--- src/rtl/assert_macros.svh ---
// Assertion macros used by the top-level RTL file.
`ifndef ASSERT_MACROS_SVH
`define ASSERT_MACROS_SVH
`ifndef NO_ASSERTIONS
`define RMBO_ASSERT(label, clk, rst, prop) \
   label: assert property (@(posedge clk) disable iff (rst) prop) \
   else $error("assertion failed: label");
`define RMBO_ASSERT_NR(label, clk, prop) \
   label: assert property (@(posedge clk) prop) \
   else $error("assertion failed: label");
`else
`define RMBO_ASSERT(label, clk, rst, prop)
`define RMBO_ASSERT_NR(label, clk, prop)
`endif
`endif

--- src/rtl/rmbo_pkg.sv ---
package rmbo_pkg;

   localparam int MAX_WALLS = 64;
   localparam int WALL_AW   = $clog2(MAX_WALLS);
   localparam int CNT_W     = $clog2(MAX_WALLS + 1);
   localparam int FRAC      = 14;
   localparam int POS_W     = 32;
   localparam int COORD_W   = 11;
   localparam int ENTRY_W   = 2 * COORD_W;

   // Command codes.
   localparam logic [1:0] CMD_ADD   = 2'd0;
   localparam logic [1:0] CMD_CLEAR = 2'd1;
   localparam logic [1:0] CMD_MOVE  = 2'd2;
   localparam logic [1:0] CMD_CAST  = 2'd3;

   // Status codes.
   localparam logic [1:0] ST_DONE    = 2'd0;
   localparam logic [1:0] ST_FULL    = 2'd1;
   localparam logic [1:0] ST_REFUSED = 2'd2;

   // Register indexes.
   localparam logic [2:0] REG_WALL_SIZE   = 3'd0;
   localparam logic [2:0] REG_LAMP_RADIUS = 3'd1;
   localparam logic [2:0] REG_SCREEN_W    = 3'd2;
   localparam logic [2:0] REG_SCREEN_H    = 3'd3;
   localparam logic [2:0] REG_MAX_RAY     = 3'd4;

   // Per-wall test results handed from the compare stage to the sequencer.
   typedef struct packed {
      logic ray_in;
      logic lamp_touch;
   } wall_hit_type;

   // Saturate a floored pixel value to 14 signed bits.
   function automatic logic signed [13:0] sat14(input logic signed [17:0] v);
      logic signed [13:0] r;
      if (v > 18'sd8191) begin
         r = 14'sd8191;
      end else if (v < -18'sd8192) begin
         r = -14'sd8192;
      end else begin
         r = v[13:0];
      end
      return r;
   endfunction

   // Saturate a floored pixel value to 13 signed bits.
   function automatic logic signed [12:0] sat13(input logic signed [17:0] v);
      logic signed [12:0] r;
      if (v > 18'sd4095) begin
         r = 13'sd4095;
      end else if (v < -18'sd4096) begin
         r = -13'sd4096;
      end else begin
         r = v[12:0];
      end
      return r;
   endfunction

endpackage
## config.mk

```make
export PLATFORM = sky130hd
export DESIGN_NAME = pcc_cell
export DESIGN_NICKNAME = d
export VERILOG_FILES = /design/src/rtl/assert_macros.svh /design/src/rtl/pcc_pkg.sv /design/src/rtl/pcc_cell.sv
export SDC_FILE = /design/constraint.sdc
export NUM_CORES = 2
export LEC_CHECK = 0
export BUFFER_PORTS_ARGS = -buffer_cell sky130_fd_sc_hd__buf_2
export CORE_AREA = 8 8 590 592
export DETAILED_ROUTE_END_ITERATION = 8
export DIE_AREA = 0 0 598 600
export PLACE_DENSITY = 0.38
export SYNTH_ARGS = -nofsm -noshare
export SYNTH_HDL_FRONTEND = slang
export SYNTH_SLANG_ARGS = --single-unit
```

## constraint.sdc

```tcl
create_clock -name clk -period 9.05 [get_ports clk]
set_input_delay 0.4525 -clock clk [delete_from_list [all_inputs] [get_ports clk]]
set_output_delay 0.4525 -clock clk [all_outputs]
set_load 0.005 [all_outputs]
```
<file path="src/hw/rtl/npd_pkg.sv">
// npd_pkg: packet layout constants, integrity and suffix codes, and the
// hamming 8/4 prefix decoder used by the decoder.
// No dependencies.
package npd_pkg;

    localparam int PREFIX_BYTES = 5;
    localparam int BLOCK_BYTES  = 28;
    localparam int PACKET_BYTES = PREFIX_BYTES + BLOCK_BYTES;
    localparam int IDX_W        = $clog2(BLOCK_BYTES);
    localparam int CNT_W        = $clog2(PACKET_BYTES);

    localparam logic [7:0] SYN_MASK = 8'hFF;

    typedef enum logic [1:0] {
        INTEG_UNCHECKED     = 2'd0,
        INTEG_CLEAN         = 2'd1,
        INTEG_CORRECTED     = 2'd2,
        INTEG_UNCORRECTABLE = 2'd3
    } t_integrity;

    typedef enum logic [1:0] {
        SUFFIX_NONE     = 2'd0,
        SUFFIX_LONG     = 2'd1,
        SUFFIX_LONG_RES = 2'd2,
        SUFFIX_BUNDLE   = 2'd3
    } t_suffix;

    typedef struct packed {
        logic       ok;
        logic [3:0] nib;
    } t_ham;

    function automatic logic odd_parity(input logic [7:0] b);
        return ^b;
    endfunction

    // data bits at 1,3,5,7; single errors corrected, double errors flagged
    function automatic t_ham ham84(input logic [7:0] b);
        logic [2:0] pat;
        logic [3:0] d;
        t_ham       r;
        d      = {b[7], b[5], b[3], b[1]};
        pat[2] = ~(b[0] ^ b[1] ^ b[5] ^ b[7]);
        pat[1] = ~(b[2] ^ b[1] ^ b[3] ^ b[7]);
        pat[0] = ~(b[4] ^ b[1] ^ b[3] ^ b[5]);
        r.ok   = 1'b1;
        if (pat != 3'd0) begin
            if (odd_parity(b)) begin
                r.ok = 1'b0;
            end else begin
                case (pat)
                    3'd7:    d[0] = ~d[0];
                    3'd3:    d[1] = ~d[1];
                    3'd5:    d[2] = ~d[2];
                    3'd6:    d[3] = ~d[3];
                    default: d = d;
                endcase
            end
        end
        r.nib = d;
        return r;
    endfunction

    function automatic logic [IDX_W-1:0] block_len(input logic [1:0] kind);
        logic [IDX_W-1:0] n;
        case (kind)
            SUFFIX_NONE:     n = IDX_W'(BLOCK_BYTES);
            SUFFIX_LONG:     n = IDX_W'(BLOCK_BYTES - 1);
            SUFFIX_LONG_RES: n = IDX_W'(BLOCK_BYTES - 2);
            default:         n = '0;
        endcase
        return n;
    endfunction

endpackage

</file>
<file path="src/hw/rtl/nabts_packet_decoder.sv">
// nabts_packet_decoder: prefix decode, block buffering and longitudinal
// parity check and repair of nabts packets. Depends on npd_pkg.
//
// Bytes are taken one per cycle while a packet is received. The 28-byte
// block goes into a single-port buffer memory, with the running xor and the
// odd-parity failures tracked as it arrives. The 33rd byte starts the result
// run: input is stalled while the run is read back from the buffer, one
// result per cycle when the output is not stalled, through the buffer read
// register and then the output register. A full packet is 33 input bytes,
// then 26 to 28 results (one for a bad prefix or a bundle packet). Bytes
// outside a packet are taken and dropped; a start flag drops any unfinished
// packet.
module nabts_packet_decoder
    import npd_pkg::*;
(
    input  logic        i_clk,
    input  logic        i_rst_n,
    input  logic        i_in_valid,
    output logic        o_in_stall,
    input  logic [7:0]  i_raw_byte,
    input  logic        i_packet_start,
    output logic        o_out_valid,
    input  logic        i_out_stall,
    output logic        o_packet_valid,
    output logic [11:0] o_channel,
    output logic [3:0]  o_continuity,
    output logic        o_synchronizing,
    output logic        o_partial_block,
    output logic [1:0]  o_suffix_kind,
    output logic [4:0]  o_block_length,
    output logic [1:0]  o_integrity,
    output logic        o_has_data,
    output logic [4:0]  o_byte_index,
    output logic [7:0]  o_block_byte,
    output logic        o_last
);

    typedef enum logic {ST_RECV, ST_EMIT} t_state;

    t_state           r_state, n_state;
    logic [CNT_W-1:0] r_byte_count, n_byte_count;
    logic             r_in_packet, n_in_packet;
    logic [11:0]      r_channel, n_channel;
    logic [3:0]       r_continuity, n_continuity;
    logic [3:0]       r_structure, n_structure;
    logic             r_prefix_error, n_prefix_error;
    logic [7:0]       r_running_xor, n_running_xor;
    logic [1:0]       r_fail_count, n_fail_count;
    logic [IDX_W-1:0] r_fail_pos, n_fail_pos;

    logic [7:0]       r_block_mem [BLOCK_BYTES];

    // read stage
    logic             r_rd_vld;
    logic [7:0]       r_rd_data;
    logic [IDX_W-1:0] r_rd_idx;
    logic             r_rd_has;
    logic             r_rd_fix;
    logic             r_rd_last;
    logic [IDX_W-1:0] r_emit_idx;

    // output register
    logic             r_out_valid;
    logic             r_packet_valid;
    logic [11:0]      r_channel_o;
    logic [3:0]       r_continuity_o;
    logic             r_sync_o;
    logic             r_partial_o;
    logic [1:0]       r_kind_o;
    logic [4:0]       r_len_o;
    logic [1:0]       r_integ_o;
    logic             r_has_o;
    logic [4:0]       r_index_o;
    logic [7:0]       r_byte_o;
    logic             r_last_o;

    logic             in_take, out_take, rd_adv, issue;
    logic             pkt_open;
    logic [CNT_W-1:0] idx;
    logic [IDX_W-1:0] wr_idx;
    logic             wr_en;
    t_ham             hd;
    logic [1:0]       kind;
    logic [IDX_W-1:0] len;
    logic [7:0]       syn;
    t_integrity       integ;
    logic [IDX_W-1:0] emit_n;
    logic             emit_last;

    assign o_in_stall = (r_state == ST_EMIT) || r_rd_vld;
    assign in_take    = i_in_valid && !o_in_stall;
    assign out_take   = !r_out_valid || !i_out_stall;
    assign rd_adv     = r_rd_vld && out_take;
    assign issue      = (r_state == ST_EMIT) && (!r_rd_vld || out_take);

    assign pkt_open = i_packet_start || r_in_packet;
    assign idx      = i_packet_start ? '0 : r_byte_count;
    assign wr_idx   = IDX_W'(idx - CNT_W'(PREFIX_BYTES));
    assign wr_en    = in_take && pkt_open && (idx >= CNT_W'(PREFIX_BYTES));
    assign hd       = ham84(i_raw_byte);

    always_comb begin
        n_state        = r_state;
        n_byte_count   = r_byte_count;
        n_in_packet    = r_in_packet;
        n_channel      = r_channel;
        n_continuity   = r_continuity;
        n_structure    = r_structure;
        n_prefix_error = r_prefix_error;
        n_running_xor  = r_running_xor;
        n_fail_count   = r_fail_count;
        n_fail_pos     = r_fail_pos;
        if (in_take && i_packet_start) begin
            n_channel      = '0;
            n_continuity   = '0;
            n_structure    = '0;
            n_prefix_error = 1'b0;
            n_running_xor  = '0;
            n_fail_count   = '0;
            n_fail_pos     = '0;
        end
        if (in_take && pkt_open) begin
            if (idx < CNT_W'(PREFIX_BYTES)) begin
                if (!hd.ok) begin
                    n_prefix_error = 1'b1;
                end else begin
                    case (idx)
                        CNT_W'(0): n_channel = {hd.nib, 8'h00};
                        CNT_W'(1): n_channel = n_channel | {4'h0, hd.nib, 4'h0};
                        CNT_W'(2): n_channel = n_channel | {8'h00, hd.nib};
                        CNT_W'(3): n_continuity = hd.nib;
                        default:   n_structure = hd.nib;
                    endcase
                end
            end else begin
                n_running_xor = n_running_xor ^ i_raw_byte;
                if (!odd_parity(i_raw_byte)) begin
                    if (n_fail_count < 2'd2) begin
                        n_fail_count = n_fail_count + 2'd1;
                    end
                    n_fail_pos = wr_idx;
                end
            end
            if (idx == CNT_W'(PACKET_BYTES - 1)) begin
                n_byte_count = '0;
                n_in_packet  = 1'b0;
                n_state      = ST_EMIT;
            end else begin
                n_byte_count = idx + CNT_W'(1);
                n_in_packet  = 1'b1;
            end
        end
        // last read of the run issued, back to receiving
        if (issue && emit_last) begin
            n_state = ST_RECV;
        end
    end

    // per-packet results, stable while the run is out
    assign kind   = r_structure[3:2];
    assign len    = block_len(kind);
    assign syn    = r_running_xor ^ SYN_MASK;
    always_comb begin
        integ = INTEG_UNCHECKED;
        if (kind == SUFFIX_LONG || kind == SUFFIX_LONG_RES) begin
            if (syn == 8'h00) begin
                integ = INTEG_CLEAN;
            end else if ((syn & (syn - 8'd1)) != 8'h00 || r_fail_count != 2'd1) begin
                integ = INTEG_UNCORRECTABLE;
            end else begin
                integ = INTEG_CORRECTED;
            end
        end
    end
    assign emit_n    = (r_prefix_error || len == '0) ? IDX_W'(1) : len;
    assign emit_last = (r_emit_idx == emit_n - IDX_W'(1));

    always_ff @(posedge i_clk) begin
        if (wr_en) begin
            r_block_mem[wr_idx] <= i_raw_byte;
        end
        if (issue) begin
            r_rd_data <= r_block_mem[r_emit_idx];
        end
    end

    always_ff @(posedge i_clk) begin
        if (!i_rst_n) begin
            r_state        <= ST_RECV;
            r_byte_count   <= '0;
            r_in_packet    <= 1'b0;
            r_channel      <= '0;
            r_continuity   <= '0;
            r_structure    <= '0;
            r_prefix_error <= 1'b0;
            r_running_xor  <= '0;
            r_fail_count   <= '0;
            r_fail_pos     <= '0;
            r_emit_idx     <= '0;
            r_rd_vld       <= 1'b0;
            r_out_valid    <= 1'b0;
        end else begin
            r_state        <= n_state;
            r_byte_count   <= n_byte_count;
            r_in_packet    <= n_in_packet;
            r_channel      <= n_channel;
            r_continuity   <= n_continuity;
            r_structure    <= n_structure;
            r_prefix_error <= n_prefix_error;
            r_running_xor  <= n_running_xor;
            r_fail_count   <= n_fail_count;
            r_fail_pos     <= n_fail_pos;

            if (issue) begin
                r_rd_vld  <= 1'b1;
                r_rd_idx  <= r_emit_idx;
                r_rd_has  <= !r_prefix_error && (len != '0);
                r_rd_fix  <= (integ == INTEG_CORRECTED) && (r_emit_idx == r_fail_pos);
                r_rd_last <= emit_last;
                if (emit_last) begin
                    r_emit_idx <= '0;
                end else begin
                    r_emit_idx <= r_emit_idx + IDX_W'(1);
                end
            end else if (rd_adv) begin
                r_rd_vld <= 1'b0;
            end

            if (rd_adv) begin
                r_out_valid    <= 1'b1;
                r_packet_valid <= !r_prefix_error;
                r_last_o       <= r_rd_last;
                r_has_o        <= r_rd_has;
                r_index_o      <= r_rd_has ? 5'(r_rd_idx) : '0;
                r_byte_o       <= !r_rd_has ? 8'h00 :
                                  (r_rd_fix ? (r_rd_data ^ syn) : r_rd_data);
                if (r_prefix_error) begin
                    r_channel_o    <= '0;
                    r_continuity_o <= '0;
                    r_sync_o       <= 1'b0;
                    r_partial_o    <= 1'b0;
                    r_kind_o       <= '0;
                    r_len_o        <= '0;
                    r_integ_o      <= INTEG_UNCHECKED;
                end else begin
                    r_channel_o    <= r_channel;
                    r_continuity_o <= r_continuity;
                    r_sync_o       <= r_structure[0];
                    r_partial_o    <= r_structure[1];
                    r_kind_o       <= kind;
                    r_len_o        <= 5'(len);
                    r_integ_o      <= integ;
                end
            end else if (!i_out_stall) begin
                r_out_valid <= 1'b0;
            end
        end
    end

    assign o_out_valid     = r_out_valid;
    assign o_packet_valid  = r_packet_valid;
    assign o_channel       = r_channel_o;
    assign o_continuity    = r_continuity_o;
    assign o_synchronizing = r_sync_o;
    assign o_partial_block = r_partial_o;
    assign o_suffix_kind   = r_kind_o;
    assign o_block_length  = r_len_o;
    assign o_integrity     = r_integ_o;
    assign o_has_data      = r_has_o;
    assign o_byte_index    = r_index_o;
    assign o_block_byte    = r_byte_o;
    assign o_last          = r_last_o;

endmodule

</file>
<file path="config.mk">
export PLATFORM = sky130hd
export DESIGN_NAME = rumble_source_arbiter_core
export DESIGN_NICKNAME = d
export VERILOG_FILES = /design/src/rtl/rsa_pkg.sv /design/src/rtl/rsa_step.sv /design/src/rtl/rumble_source_arbiter_core.sv
export SDC_FILE = /design/constraint.sdc
export NUM_CORES = 2
export LEC_CHECK = 0
export BUFFER_PORTS_ARGS = -buffer_cell sky130_fd_sc_hd__buf_4
export CAP_MARGIN = 5
export CELL_PAD_IN_SITES_DETAIL_PLACEMENT = 1
export CELL_PAD_IN_SITES_GLOBAL_PLACEMENT = 2
export CORE_MARGIN = 4
export CORE_UTILIZATION = 40
export CTS_BUF_LIST = sky130_fd_sc_hd__clkbuf_4 sky130_fd_sc_hd__clkbuf_8 sky130_fd_sc_hd__clkbuf_16
export CTS_CLUSTER_DIAMETER = 150
export DETAILED_ROUTE_END_ITERATION = 8
export PLACE_DENSITY = 0.9
export SLEW_MARGIN = 20
export SYNTH_ARGS = -nofsm -noshare
export SYNTH_HDL_FRONTEND = slang
export SYNTH_SLANG_ARGS = --single-unit
</file>
<file path="constraint.sdc">
create_clock -name clk_i -period 23.9 [get_ports clk_i]
set_input_delay 4.78 -clock clk_i [delete_from_list [all_inputs] [get_ports clk_i]]
set_output_delay 4.78 -clock clk_i [all_outputs]
set_load 0.03 [all_outputs]
</file>
File: config.mk
export PLATFORM = sky130hd
export DESIGN_NAME = bfm_ctrl
export DESIGN_NICKNAME = d
export VERILOG_FILES = /design/src/rtl/core/bfm_pkg.sv /design/src/rtl/core/bfm_ctrl.sv
export SDC_FILE = /design/constraint.sdc
export NUM_CORES = 1
export LEC_CHECK = 0
export BUFFER_PORTS_ARGS = -buffer_cell sky130_fd_sc_hd__buf_2
export CORE_AREA = 3 3 40 42
export CTS_BUF_LIST = sky130_fd_sc_hd__clkbuf_4 sky130_fd_sc_hd__clkbuf_8 sky130_fd_sc_hd__clkbuf_16
export DETAILED_ROUTE_END_ITERATION = 16
export DIE_AREA = 0 0 43 45
export MAX_ROUTING_LAYER = met4
export PLACE_DENSITY = 0.49
export SLEW_MARGIN = 5
export SYNTH_ARGS = -nofsm -noshare
export SYNTH_HDL_FRONTEND = slang
export SYNTH_SLANG_ARGS = --single-unit
File: constraint.sdc
create_clock -name aclk -period 1.85 [get_ports aclk]
set_input_delay 0.185 -clock aclk [delete_from_list [all_inputs] [get_ports aclk]]
set_output_delay 0.185 -clock aclk [all_outputs]
set_load 0.005 [all_outputs]
### src/sv/ndtw_pkg.sv
`default_nettype none

package ndtw_pkg;

  localparam int unsigned SAMPLE_W = 16;
  localparam int unsigned IDX_W    = 8;
  localparam int unsigned LEN_W    = 9;
  localparam int unsigned COST_W   = 32;
  localparam int unsigned FRAC_W   = 8;
  localparam int unsigned DVD_W    = COST_W + FRAC_W;
  localparam int unsigned NORM_W   = 24;
  localparam int unsigned QLEN_W   = 11;

  typedef struct packed {
    logic                kind;
    logic [IDX_W-1:0]    template_index;
    logic signed [SAMPLE_W-1:0] sample;
    logic                last;
  } ndtw_in_t;

  typedef struct packed {
    logic [NORM_W-1:0] distance_normalized;
    logic [COST_W-1:0] path_cost;
    logic [QLEN_W-1:0] query_length;
    logic              saturated;
  } ndtw_out_t;

  // wavefront token handed from one cell to the next
  typedef struct packed {
    logic              valid;
    logic              first;
    logic              ovf;
    logic [COST_W-1:0] up;
    logic [COST_W-1:0] diag;
  } ndtw_wave_t;

endpackage

`default_nettype wire

### src/sv/ndtw_divider.sv
`default_nettype none

module ndtw_divider #(
  parameter int unsigned DIV_W = 12
) (
  input  wire logic                          clk_i,
  input  wire logic                          rst_ni,
  input  wire logic                          start_i,
  input  wire logic [ndtw_pkg::DVD_W-1:0]    dividend_i,
  input  wire logic [DIV_W-1:0]              divisor_i,
  output logic                               done_o,
  output logic [ndtw_pkg::DVD_W-1:0]         quotient_o
);
  import ndtw_pkg::*;

  localparam int unsigned CNT_W = $clog2(DVD_W + 1);

  logic             busy_q;
  logic             done_q;
  logic [CNT_W-1:0] cnt_q;
  logic [DIV_W:0]   rem_q;
  logic [DIV_W-1:0] div_q;
  logic [DVD_W-1:0] quo_q;

  logic [DIV_W:0]   rem_sh;
  logic             ge;

  // restoring division, one quotient bit per cycle
  always_comb begin
    rem_sh = {rem_q[DIV_W-1:0], quo_q[DVD_W-1]};
    ge     = rem_sh >= {1'b0, div_q};
  end

  always_ff @(posedge clk_i or negedge rst_ni) begin
    if (!rst_ni) begin
      busy_q <= 1'b0;
      done_q <= 1'b0;
      cnt_q  <= '0;
    end else begin
      done_q <= 1'b0;
      if (start_i) begin
        busy_q <= 1'b1;
        cnt_q  <= CNT_W'(DVD_W);
      end else if (busy_q) begin
        cnt_q <= cnt_q - CNT_W'(1);
        if (cnt_q == CNT_W'(1)) begin
          busy_q <= 1'b0;
          done_q <= 1'b1;
        end
      end
    end
  end

  always_ff @(posedge clk_i) begin
    if (start_i) begin
      rem_q <= '0;
      div_q <= divisor_i;
      quo_q <= dividend_i;
    end else if (busy_q) begin
      rem_q <= ge ? (rem_sh - {1'b0, div_q}) : rem_sh;
      quo_q <= {quo_q[DVD_W-2:0], ge};
    end
  end

  assign done_o     = done_q;
  assign quotient_o = quo_q;

endmodule

`default_nettype wire
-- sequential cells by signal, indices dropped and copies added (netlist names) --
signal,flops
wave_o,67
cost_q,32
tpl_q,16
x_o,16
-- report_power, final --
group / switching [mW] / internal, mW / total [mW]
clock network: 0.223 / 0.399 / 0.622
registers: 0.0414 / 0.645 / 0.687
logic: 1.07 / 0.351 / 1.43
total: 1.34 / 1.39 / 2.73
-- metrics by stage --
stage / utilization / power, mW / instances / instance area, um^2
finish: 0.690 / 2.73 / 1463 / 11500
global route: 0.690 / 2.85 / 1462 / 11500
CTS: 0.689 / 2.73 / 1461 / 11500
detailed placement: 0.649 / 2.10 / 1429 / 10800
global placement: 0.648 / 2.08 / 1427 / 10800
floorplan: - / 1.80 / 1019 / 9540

= = =

What is needed: Write out the lines of the entries, word for word, from the first through the one containing "clk, prop) \", and stop at that line.

Solution to the problem:
--- src/rtl/assert_macros.svh ---
// Assertion macros used by the top-level RTL file.
`ifndef ASSERT_MACROS_SVH
`define ASSERT_MACROS_SVH
`ifndef NO_ASSERTIONS
`define RMBO_ASSERT(label, clk, rst, prop) \
   label: assert property (@(posedge clk) disable iff (rst) prop) \
   else $error("assertion failed: label");
`define RMBO_ASSERT_NR(label, clk, prop) \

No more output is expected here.